- [INSTRUCTIONS TO FOLLOW]: What lines of the listing below contain the word "default"? Copy each of them out.

══════

===== src/rtl/mem_port_arbiter.sv =====
// Arbitrates one core-side memory port between IFU fetches and LSU loads/stores, one transaction in flight.
// Define MEM_ARB_RR_EN for round-robin arbitration; the default build gives the LSU fixed priority.
module mem_port_arbiter #(
    parameter int ADDR_WIDTH = 32,
    parameter int DATA_WIDTH = 32,
    parameter int STRB_WIDTH = DATA_WIDTH / 8
) (
    input  logic                  clk,
    input  logic                  rst,
    input  logic                  ifu_req_valid,
    output logic                  ifu_req_ready,
    input  logic [ADDR_WIDTH-1:0] ifu_req_addr,
    output logic                  ifu_resp_valid,
    output logic [DATA_WIDTH-1:0] ifu_resp_rdata,
    input  logic                  lsu_req_valid,
    output logic                  lsu_req_ready,
    input  logic [ADDR_WIDTH-1:0] lsu_req_addr,
    input  logic                  lsu_req_wen,
    input  logic [DATA_WIDTH-1:0] lsu_req_wdata,
    input  logic [STRB_WIDTH-1:0] lsu_req_wmask,
    output logic                  lsu_resp_valid,
    output logic [DATA_WIDTH-1:0] lsu_resp_rdata,
    output logic                  mem_req_valid,
    input  logic                  mem_req_ready,
    output logic [ADDR_WIDTH-1:0] mem_req_addr,
    output logic                  mem_req_wen,
    output logic [DATA_WIDTH-1:0] mem_req_wdata,
    output logic [STRB_WIDTH-1:0] mem_req_wmask,
    input  logic                  mem_resp_valid,
    input  logic [DATA_WIDTH-1:0] mem_resp_rdata,
    output logic                  arb_busy
);

    typedef enum logic [1:0] {IDLE, REQ, RESP} state_e;

    state_e                state_q, state_d;
    logic                  owner_q, owner_d;
    logic [ADDR_WIDTH-1:0] addr_q, addr_d;
    logic                  wen_q, wen_d;
    logic [DATA_WIDTH-1:0] wdata_q, wdata_d;
    logic [STRB_WIDTH-1:0] wmask_q, wmask_d;
    logic                  ifu_resp_valid_q, ifu_resp_valid_d;
    logic [DATA_WIDTH-1:0] ifu_resp_rdata_q, ifu_resp_rdata_d;
    logic                  lsu_resp_valid_q, lsu_resp_valid_d;
    logic [DATA_WIDTH-1:0] lsu_resp_rdata_q, lsu_resp_rdata_d;
    logic                  lsu_wins;
    logic                  complete;
`ifdef MEM_ARB_RR_EN
    logic                  last_grant_q, last_grant_d;

    // On contention the requester not granted last time wins; 0 = IFU, 1 = LSU.
    assign lsu_wins = lsu_req_valid && (!ifu_req_valid || !last_grant_q);
`else
    assign lsu_wins = lsu_req_valid;
`endif

    // Readies are forced low during reset so no handshake is lost to it.
    assign lsu_req_ready = (state_q == IDLE) && !rst && lsu_wins;
    assign ifu_req_ready = (state_q == IDLE) && !rst && ifu_req_valid && !lsu_wins;

    always_comb begin
        state_d          = state_q;
        owner_d          = owner_q;
        addr_d           = addr_q;
        wen_d            = wen_q;
        wdata_d          = wdata_q;
        wmask_d          = wmask_q;
        ifu_resp_valid_d = 1'b0;
        ifu_resp_rdata_d = ifu_resp_rdata_q;
        lsu_resp_valid_d = 1'b0;
        lsu_resp_rdata_d = lsu_resp_rdata_q;
        complete         = 1'b0;
`ifdef MEM_ARB_RR_EN
        last_grant_d     = last_grant_q;
`endif
        case (state_q)
            IDLE: begin
                if (ifu_req_ready || lsu_req_ready) begin
                    owner_d = lsu_req_ready;
                    addr_d  = lsu_req_ready ? lsu_req_addr  : ifu_req_addr;
                    wen_d   = lsu_req_ready && lsu_req_wen;
                    wdata_d = lsu_req_ready ? lsu_req_wdata : '0;
                    wmask_d = lsu_req_ready ? lsu_req_wmask : '0;
                    state_d = REQ;
`ifdef MEM_ARB_RR_EN
                    last_grant_d = lsu_req_ready;
`endif
                end
            end
            REQ: begin
                if (mem_req_ready) begin
                    complete = mem_resp_valid;
                    state_d  = mem_resp_valid ? IDLE : RESP;
                end
            end
            RESP: begin
                if (mem_resp_valid) begin
                    complete = 1'b1;
                    state_d  = IDLE;
                end
            end
            default: state_d = IDLE;
        endcase
        if (complete) begin
            if (owner_q) begin
                lsu_resp_valid_d = 1'b1;
                lsu_resp_rdata_d = mem_resp_rdata;
            end else begin
                ifu_resp_valid_d = 1'b1;
                ifu_resp_rdata_d = mem_resp_rdata;
            end
        end
    end

    always_ff @(posedge clk) begin
        if (rst) begin
            state_q          <= IDLE;
            owner_q          <= 1'b0;
            addr_q           <= '0;
            wen_q            <= 1'b0;
            wdata_q          <= '0;
            wmask_q          <= '0;
            ifu_resp_valid_q <= 1'b0;
            ifu_resp_rdata_q <= '0;
            lsu_resp_valid_q <= 1'b0;
            lsu_resp_rdata_q <= '0;
`ifdef MEM_ARB_RR_EN
            last_grant_q     <= 1'b0;
`endif
        end else begin
            state_q          <= state_d;
            owner_q          <= owner_d;
            addr_q           <= addr_d;
            wen_q            <= wen_d;
            wdata_q          <= wdata_d;
            wmask_q          <= wmask_d;
            ifu_resp_valid_q <= ifu_resp_valid_d;
            ifu_resp_rdata_q <= ifu_resp_rdata_d;
            lsu_resp_valid_q <= lsu_resp_valid_d;
            lsu_resp_rdata_q <= lsu_resp_rdata_d;
`ifdef MEM_ARB_RR_EN
            last_grant_q     <= last_grant_d;
`endif
        end
    end

    assign mem_req_valid  = (state_q == REQ);
    assign mem_req_addr   = addr_q;
    assign mem_req_wen    = wen_q;
    assign mem_req_wdata  = wdata_q;
    assign mem_req_wmask  = wmask_q;
    assign arb_busy       = (state_q != IDLE);
    assign ifu_resp_valid = ifu_resp_valid_q;
    assign ifu_resp_rdata = ifu_resp_rdata_q;
    assign lsu_resp_valid = lsu_resp_valid_q;
    assign lsu_resp_rdata = lsu_resp_rdata_q;

endmodule


===== config.mk =====
export PLATFORM = sky130hd
export DESIGN_NAME = mem_port_arbiter
export DESIGN_NICKNAME = d
export VERILOG_FILES = /design/src/rtl/mem_port_arbiter.sv
export SDC_FILE = /design/constraint.sdc
export NUM_CORES = 1
export LEC_CHECK = 0
export CORE_AREA = 2 2 119 121
export CTS_CLUSTER_SIZE = 10
export DETAILED_ROUTE_END_ITERATION = 6
export DIE_AREA = 0 0 121 123
export PLACE_DENSITY = 0.82
export SLEW_MARGIN = 20
export SYNTH_ARGS = -nofsm -noshare
export SYNTH_HDL_FRONTEND = slang
export SYNTH_SLANG_ARGS = --single-unit

===== constraint.sdc =====
create_clock -name clk -period 1.8 [get_ports clk]
set_input_delay 0.36 -clock clk [delete_from_list [all_inputs] [get_ports clk]]
set_output_delay 0.36 -clock clk [all_outputs]
set_load 0.05 [all_outputs]

Yosys cells after proc, flatten, opt, wreduce, memory -nomap -nowiden:

Cells that the tools add are included.

* shifts and indexed selects: 0
* equality and inequality tests: 5
* bitwise logic cells: 2
* reduce and logical (&&, ||, !) cells: 15
* $mul: 0
* magnitude comparators: 0
* add/sub/neg operators: 0
* mux-type cells: 13
* div/mod/pow operators: 0

Operators by type and width (number)
* $mux 32: 2
* $mux 2: 4
* $pmux 2 s3: 1
* $reduce_and 2->1: 3
* $logic_and 1x1->1: 5
* $mux 1: 4
* $mux 4: 1
* $ne 2x1->1 const B: 2
* $reduce_and 3->1: 1
* $eq 2x1->1 const B: 1
* $eq 2x2->1 const B: 1
* $logic_not 1->1: 2
* $logic_not 2->1: 1
* $ne 2x2->1 const B: 1
* $not 1->1: 2
* $pmux 1 s2: 1
* $reduce_bool 2->1: 1
* $reduce_or 2->1: 1
* $logic_or 1x1->1: 1

* memory bits (read-only): 0
* bits in latches: 0
* register bits after elaboration: 138
* input bits: 139
* bits in writable memories: 0
* memories: 0
* logic and storage cells: 45
* output and inout bits: 139

Logic depth before layout (Yosys ltp):

Gate-level depths: netlist (run 1).

* depth in word-level cells: 7
* depth in mapped cells: 8
* mapped depth without buffers: 7

Worst setup path before layout (run 1):

OpenSTA, ideal clock, no wires.

* path type: register -> register
* from: register state_q[1]
* to: register ifu_resp_rdata_q[10], in the netlist ifu_resp_rdata[10]
* path buffers: 2
* setup time: 0.132 ns
* cell stages (with the launch flop): 9
* arrival: 1.791 ns
* required time: 1.668 ns
* slack: -0.124 ns
* period minus slack after synthesis: 1.924 ns
* cell sequence: dfxtp_1 -> inv_1 -> ha_1 -> a21oi_1 -> or3_1 -> buf_2 -> buf_2 -> nand2_1 -> a21oi_1

* longest elaborated chain between the ends: 3
* elaborated cells on any way between the ends: 4
* those cells by class: eq/ne (2); mux (1); reduce/logical (1)

RTL lines
* from (decl): RTL line 36 `state_e state_q, state_d;`
* from (signal assigned): RTL line 131 `state_q <= state_d;`
* $eq 2x1->1
* named net mem_req_valid: RTL line 23 `output logic mem_req_valid,`
* $pmux 1 s2: RTL line 76 `case (state_q)`
* $reduce_and 2->1 (no source line)
* to (signal assigned): RTL line 138 `ifu_resp_rdata_q <= ifu_resp_rdata_d;`
* to (decl): RTL line 43 `logic [DATA_WIDTH-1:0] ifu_resp_rdata_q, ifu_resp_rdata_d;`

The timed path passes the listed nets, and every way through them passes these cells.
A chain may end at the register's enable or synchronous reset.

Final worst setup path (run 1):

* from: register state_q[1]
* to: output lsu_req_ready

* longest elaborated chain between the ends: 3

RTL lines
* $logic_not 2->1: RTL line 58 `assign lsu_req_ready = (state_q == IDLE) && !rst && lsu_wins;`
* $logic_and 1x1->1 (2 in series): RTL line 58
* to (decl): RTL line 16 `output logic lsu_req_ready,`

No other way between the ends.

==> summary.txt, run 1 <==
Floorplanning
  • Num rows: 43
  • Chip Height: 123 um
  • Die Area: 0.0149 mm^2
  • Starting density of the core: 39.2%
  • Die W: about 120 um
  • Core area: 0.0136 mm^2
  • Ports: 278

STA
  • Period utilization: 105%
  • Slew HR: 71.3%
  • Clock Skew: 0.00577 ns
  • RSZ-0062 raised after global routing: true
  • Worst-Margin Slew: 0.430 ns
  • Final hold viol count: 0
  • Fmax: 530 MHz
  • Setup violations, final: 2
  • Slew Viols, Final: 0
  • Crit path time final: 1.89 ns
  • Setup ws final: -0.0856 ns
  • Final setup TNS: -0.129 ns

Layout
  • Leading cell type in the layout, fill and taps excluded: nand2_1
  • Layout Cells excl Fill: 1098
  • Finished Cell Area: 0.00889 mm^2
  • Util after Layout: 65.3%
  • Antenna diodes: 0
  • Final #Nets: 1048
  • Layout cells sized above 1: ~29%
  • Area Overhead vs Synth: 66.5%
  • Most frequent cells in the layout: nand2_1, buf_4, dfxtp_1, clkdlybuf4s50_1

Status
  • Failing checks: negative setup slack
  • Outcome: finished with violations

Power and ir drop
  • Tot Pwr: 10700 uW
  • Leak: 0.00361 uW
  • Power per standard cell area: 1200 mW/mm^2
  • Worst vdd ir: 0.633 mV

Routing
  • Initial drt markers: 277
  • WL met3: 1.50 mm
  • DR DRC count: 0
  • Vias: roughly 5400
  • DRT met1 WL: 6.58 mm
  • WL final: between 15 and 20 mm
  • Highest routed layer: met4
  • Post-DR vias/cell: 4.93
  • Drt wl/cell: 15.4 um
  • DR pass1 iterations: 5
  • Final ANT Viol Nets: 0
  • WL met2: 8.54 mm

Setup path
  • Startpoint Class: flip-flop
  • Critical path's slowest cell: dfxtp_2
  • CP Class: flip-flop to primary output
  • CP most frequent cell: buf_12
  • CP Capture Type: primary output
  • Crit Path Max Fanout: 4
  • Crit-path max cell delay: around 0.32 ns
  • Critical Path AT: approximately 1.5 ns
  • WP data required: 1.44 ns
  • Worst path cell trace: inv_2 > ha_4 > nor2b_4 > nand2_2 > inv_4 > buf_12 > buf_12

Job
  • Max-Cap Viols: 0

Synth
  • Ys Warns: 0
  • Cell taking the most area after synthesis: dfxtp_1
  • Mapped Area: between 0.005 and 0.006 mm^2
  • Post-Synthesis Cells: roughly 620
  • Yosys reg bits: between 100 and 150
  • Share of Yosys cell area claimed by the top area cell type: around 52%
  • Synthesized net count: 761
  • Netlist cell types: 30
  • Top post-synthesis cells by area: dfxtp_1, nand2_1, a311oi_2
  • Sequential share of the synthesized area: 51.7%
  • Syn_area_per_cell: 8.64 um^2

Place
  • Gp weighted congestion: about 0.79
  • HPWL Detailed: 11.6 mm
  • Placed cell count: 1055
  • Input/output buffers: 277
  • Placed cell areas: 0.00810 mm^2

CTS
  • Total CTS buffers: 17
  • H-tree depth: 4
  • Clk_lat worst skew: 0.41 ns
  • CTS root buf: clkbuf_16
  • CTS clk-pin slew, worst paths: roughly 0.060 ns
  • # hold bufs at CTS: 0
  • CTS tree: yes
  • Deepest clock path buffer count: 2
  • CTS sink count: 138

GRT
  • Initial antenna violation count: 0
  • Tot GR Track Use: between 20 and 25%
  • Global-route wire length before repair: between 20 and 30 mm
  • GRT overflow: 0
  • Largest net degree at the start of global routing: 93
  • Number of global-route vias before repair: 5288

Hold path
  • Hold Crit Class: flip-flop to flip-flop
## final timing paths
check / slack (ns) / from / end / cells past startpoint
setup / recovery: -0.09 / state_q[1]$_SDFFE_PP0P_ / lsu_req_ready / 7
hold / removal: 0.45 / lsu_resp_rdata[1]$_SDFFE_PP0P_ / lsu_resp_rdata[1]$_SDFFE_PP0P_ / 2
setup reg to reg: 0 / state_q[1]$_SDFFE_PP0P_ / mem_req_addr[19]$_SDFFE_PP0P_ / 9
hold reg to reg: 0.45 / lsu_resp_rdata[1]$_SDFFE_PP0P_ / lsu_resp_rdata[1]$_SDFFE_PP0P_ / 2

══════

- [OUTPUT]:
// Define MEM_ARB_RR_EN for round-robin arbitration; the default build gives the LSU fixed priority.
            default: state_d = IDLE;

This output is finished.